* [WHAT IS REQUIRED] The output is the lines below from the one with "(SER_W - n_len);" through the one with "ser_data_d = aligned[SER_W-1];", both included, printed exactly and with no other line.

* [SOURCE DATA]
'''

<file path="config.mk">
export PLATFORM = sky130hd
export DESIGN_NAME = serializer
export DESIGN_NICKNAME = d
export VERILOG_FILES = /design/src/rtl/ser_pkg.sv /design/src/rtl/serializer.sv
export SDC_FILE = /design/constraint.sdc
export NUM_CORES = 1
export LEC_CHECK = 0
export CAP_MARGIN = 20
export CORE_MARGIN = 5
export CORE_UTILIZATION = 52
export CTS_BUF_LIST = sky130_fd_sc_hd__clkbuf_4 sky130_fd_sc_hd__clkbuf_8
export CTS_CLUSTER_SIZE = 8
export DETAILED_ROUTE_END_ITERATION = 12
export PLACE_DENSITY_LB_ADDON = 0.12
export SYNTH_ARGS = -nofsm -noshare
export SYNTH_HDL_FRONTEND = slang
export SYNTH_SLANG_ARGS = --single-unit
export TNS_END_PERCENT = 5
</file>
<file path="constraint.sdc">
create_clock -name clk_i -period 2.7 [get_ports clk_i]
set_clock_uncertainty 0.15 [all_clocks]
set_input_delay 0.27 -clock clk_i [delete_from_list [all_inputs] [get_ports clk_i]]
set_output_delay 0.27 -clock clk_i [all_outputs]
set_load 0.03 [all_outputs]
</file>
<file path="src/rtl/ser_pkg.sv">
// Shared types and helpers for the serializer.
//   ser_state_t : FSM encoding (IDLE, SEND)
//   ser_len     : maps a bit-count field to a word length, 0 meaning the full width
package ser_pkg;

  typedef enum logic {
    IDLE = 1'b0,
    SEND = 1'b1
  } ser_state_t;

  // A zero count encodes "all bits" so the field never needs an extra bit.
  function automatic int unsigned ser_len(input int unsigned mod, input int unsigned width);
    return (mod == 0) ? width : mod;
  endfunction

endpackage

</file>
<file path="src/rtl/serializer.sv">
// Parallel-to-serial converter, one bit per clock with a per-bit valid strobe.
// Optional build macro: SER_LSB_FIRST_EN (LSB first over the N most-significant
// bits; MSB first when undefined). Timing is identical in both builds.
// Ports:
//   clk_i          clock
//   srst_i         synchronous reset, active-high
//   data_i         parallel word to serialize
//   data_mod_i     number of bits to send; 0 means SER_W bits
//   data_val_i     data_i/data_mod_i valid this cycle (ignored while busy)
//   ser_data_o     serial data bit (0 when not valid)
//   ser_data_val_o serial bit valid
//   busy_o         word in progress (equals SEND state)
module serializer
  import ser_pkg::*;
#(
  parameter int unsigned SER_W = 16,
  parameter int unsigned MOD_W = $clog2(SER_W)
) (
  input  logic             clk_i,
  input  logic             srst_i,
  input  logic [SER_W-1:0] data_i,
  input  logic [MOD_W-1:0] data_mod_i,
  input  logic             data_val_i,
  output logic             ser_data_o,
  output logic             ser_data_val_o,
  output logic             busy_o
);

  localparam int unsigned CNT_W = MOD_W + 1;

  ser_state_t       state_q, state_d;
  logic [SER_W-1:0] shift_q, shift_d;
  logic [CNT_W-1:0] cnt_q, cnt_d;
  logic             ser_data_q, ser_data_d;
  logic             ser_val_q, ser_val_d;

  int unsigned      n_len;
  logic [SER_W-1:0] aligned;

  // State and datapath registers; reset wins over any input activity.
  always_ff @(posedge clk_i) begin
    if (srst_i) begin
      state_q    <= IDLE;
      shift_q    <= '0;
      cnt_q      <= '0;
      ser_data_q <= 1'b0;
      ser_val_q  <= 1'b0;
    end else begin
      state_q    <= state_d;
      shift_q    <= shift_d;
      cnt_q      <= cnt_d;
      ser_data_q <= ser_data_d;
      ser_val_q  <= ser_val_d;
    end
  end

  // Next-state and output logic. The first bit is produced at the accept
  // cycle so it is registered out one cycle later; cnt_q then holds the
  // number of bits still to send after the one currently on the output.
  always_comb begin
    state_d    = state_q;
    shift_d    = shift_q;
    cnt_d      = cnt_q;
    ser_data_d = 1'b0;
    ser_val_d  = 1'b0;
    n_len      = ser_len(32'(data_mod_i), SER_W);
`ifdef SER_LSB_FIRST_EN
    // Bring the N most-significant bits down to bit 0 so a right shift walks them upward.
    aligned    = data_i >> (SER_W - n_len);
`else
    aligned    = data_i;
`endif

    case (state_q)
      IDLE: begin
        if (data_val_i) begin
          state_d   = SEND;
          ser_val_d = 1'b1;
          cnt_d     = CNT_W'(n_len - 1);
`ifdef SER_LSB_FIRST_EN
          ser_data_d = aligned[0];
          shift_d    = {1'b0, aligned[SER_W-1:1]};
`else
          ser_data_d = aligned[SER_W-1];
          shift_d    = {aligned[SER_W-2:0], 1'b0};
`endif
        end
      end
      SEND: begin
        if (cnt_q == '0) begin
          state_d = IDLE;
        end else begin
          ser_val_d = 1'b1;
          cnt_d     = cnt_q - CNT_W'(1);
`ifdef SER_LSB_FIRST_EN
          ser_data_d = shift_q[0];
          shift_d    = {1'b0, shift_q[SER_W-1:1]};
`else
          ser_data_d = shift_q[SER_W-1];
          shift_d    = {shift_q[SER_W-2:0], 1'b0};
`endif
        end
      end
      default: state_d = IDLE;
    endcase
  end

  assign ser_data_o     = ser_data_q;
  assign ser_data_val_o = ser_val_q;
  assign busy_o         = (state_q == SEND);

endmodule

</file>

'''
'''

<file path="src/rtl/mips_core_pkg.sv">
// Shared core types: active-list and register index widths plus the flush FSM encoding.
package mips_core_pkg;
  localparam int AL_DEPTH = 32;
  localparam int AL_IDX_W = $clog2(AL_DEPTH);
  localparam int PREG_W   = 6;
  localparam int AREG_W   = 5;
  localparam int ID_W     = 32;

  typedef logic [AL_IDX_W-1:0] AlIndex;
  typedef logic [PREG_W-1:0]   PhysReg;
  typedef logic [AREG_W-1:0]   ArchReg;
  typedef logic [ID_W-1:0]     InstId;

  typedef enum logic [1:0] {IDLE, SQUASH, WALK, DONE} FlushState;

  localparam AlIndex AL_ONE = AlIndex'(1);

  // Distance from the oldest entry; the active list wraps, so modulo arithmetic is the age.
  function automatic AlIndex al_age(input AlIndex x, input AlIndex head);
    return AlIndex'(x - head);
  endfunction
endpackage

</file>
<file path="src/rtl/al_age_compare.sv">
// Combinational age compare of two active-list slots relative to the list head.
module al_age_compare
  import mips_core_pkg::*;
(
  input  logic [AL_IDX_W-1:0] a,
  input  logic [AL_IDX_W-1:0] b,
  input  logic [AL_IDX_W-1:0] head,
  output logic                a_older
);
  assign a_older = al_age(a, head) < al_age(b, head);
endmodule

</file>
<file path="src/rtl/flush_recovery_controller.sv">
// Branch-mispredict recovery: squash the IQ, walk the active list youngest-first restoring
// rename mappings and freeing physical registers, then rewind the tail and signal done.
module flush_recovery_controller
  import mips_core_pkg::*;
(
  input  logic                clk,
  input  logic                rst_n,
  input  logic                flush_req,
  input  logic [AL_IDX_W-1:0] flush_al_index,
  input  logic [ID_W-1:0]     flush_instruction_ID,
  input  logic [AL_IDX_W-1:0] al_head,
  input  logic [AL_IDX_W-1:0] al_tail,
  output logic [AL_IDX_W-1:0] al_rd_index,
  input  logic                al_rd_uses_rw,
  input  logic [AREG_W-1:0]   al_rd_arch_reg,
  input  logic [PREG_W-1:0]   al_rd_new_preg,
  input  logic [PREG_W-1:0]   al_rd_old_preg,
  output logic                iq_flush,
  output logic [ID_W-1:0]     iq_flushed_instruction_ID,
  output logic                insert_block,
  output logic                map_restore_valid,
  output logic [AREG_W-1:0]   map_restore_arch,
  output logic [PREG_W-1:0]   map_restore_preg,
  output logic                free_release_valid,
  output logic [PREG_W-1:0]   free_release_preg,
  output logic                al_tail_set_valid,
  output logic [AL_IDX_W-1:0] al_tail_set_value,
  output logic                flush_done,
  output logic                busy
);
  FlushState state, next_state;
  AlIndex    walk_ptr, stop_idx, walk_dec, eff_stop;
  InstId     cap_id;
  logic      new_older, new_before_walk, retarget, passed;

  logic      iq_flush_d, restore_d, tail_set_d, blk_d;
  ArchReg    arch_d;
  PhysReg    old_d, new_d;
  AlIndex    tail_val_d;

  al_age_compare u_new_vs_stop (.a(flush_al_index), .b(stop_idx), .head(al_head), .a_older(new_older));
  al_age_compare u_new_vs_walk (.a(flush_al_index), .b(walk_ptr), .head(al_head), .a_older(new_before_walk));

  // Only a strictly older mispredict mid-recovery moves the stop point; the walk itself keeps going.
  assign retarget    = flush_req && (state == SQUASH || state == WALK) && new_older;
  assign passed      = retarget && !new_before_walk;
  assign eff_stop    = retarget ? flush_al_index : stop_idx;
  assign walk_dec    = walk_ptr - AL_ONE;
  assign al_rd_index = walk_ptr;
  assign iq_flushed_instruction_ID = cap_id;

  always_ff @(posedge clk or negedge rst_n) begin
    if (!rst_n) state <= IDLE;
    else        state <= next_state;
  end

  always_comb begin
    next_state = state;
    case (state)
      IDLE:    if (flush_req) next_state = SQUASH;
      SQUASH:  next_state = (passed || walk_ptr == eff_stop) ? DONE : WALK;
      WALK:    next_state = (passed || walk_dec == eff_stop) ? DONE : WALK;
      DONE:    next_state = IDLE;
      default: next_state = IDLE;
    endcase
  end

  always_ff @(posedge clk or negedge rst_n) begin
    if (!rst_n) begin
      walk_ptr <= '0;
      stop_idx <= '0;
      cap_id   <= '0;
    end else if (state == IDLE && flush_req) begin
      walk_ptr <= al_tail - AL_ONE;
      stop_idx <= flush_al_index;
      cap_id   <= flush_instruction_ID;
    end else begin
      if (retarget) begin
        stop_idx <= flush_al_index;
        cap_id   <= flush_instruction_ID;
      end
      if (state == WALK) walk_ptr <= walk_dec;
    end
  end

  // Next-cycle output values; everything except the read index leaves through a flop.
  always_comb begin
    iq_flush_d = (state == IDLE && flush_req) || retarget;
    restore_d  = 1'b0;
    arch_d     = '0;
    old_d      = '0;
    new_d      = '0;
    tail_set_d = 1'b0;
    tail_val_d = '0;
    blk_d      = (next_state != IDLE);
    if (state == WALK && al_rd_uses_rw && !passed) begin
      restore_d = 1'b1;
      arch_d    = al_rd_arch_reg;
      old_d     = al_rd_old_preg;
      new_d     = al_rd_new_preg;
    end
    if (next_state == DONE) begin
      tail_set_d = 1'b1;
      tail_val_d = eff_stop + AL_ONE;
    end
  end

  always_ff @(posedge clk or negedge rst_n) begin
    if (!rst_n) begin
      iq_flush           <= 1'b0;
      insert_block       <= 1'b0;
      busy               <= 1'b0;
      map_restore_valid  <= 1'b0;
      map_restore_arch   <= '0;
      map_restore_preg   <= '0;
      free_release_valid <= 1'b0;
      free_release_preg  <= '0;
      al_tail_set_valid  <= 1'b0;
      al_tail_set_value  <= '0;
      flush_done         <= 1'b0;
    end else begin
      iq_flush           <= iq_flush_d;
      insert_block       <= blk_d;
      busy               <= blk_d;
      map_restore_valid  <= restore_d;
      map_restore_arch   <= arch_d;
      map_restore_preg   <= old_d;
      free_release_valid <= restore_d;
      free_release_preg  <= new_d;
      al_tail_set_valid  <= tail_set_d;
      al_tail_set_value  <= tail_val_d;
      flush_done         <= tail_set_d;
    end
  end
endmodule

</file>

'''

* [WRITTEN ANSWER]
    aligned    = data_i >> (SER_W - n_len);
`else
    aligned    = data_i;
`endif

    case (state_q)
      IDLE: begin
        if (data_val_i) begin
          state_d   = SEND;
          ser_val_d = 1'b1;
          cnt_d     = CNT_W'(n_len - 1);
`ifdef SER_LSB_FIRST_EN
          ser_data_d = aligned[0];
          shift_d    = {1'b0, aligned[SER_W-1:1]};
`else
          ser_data_d = aligned[SER_W-1];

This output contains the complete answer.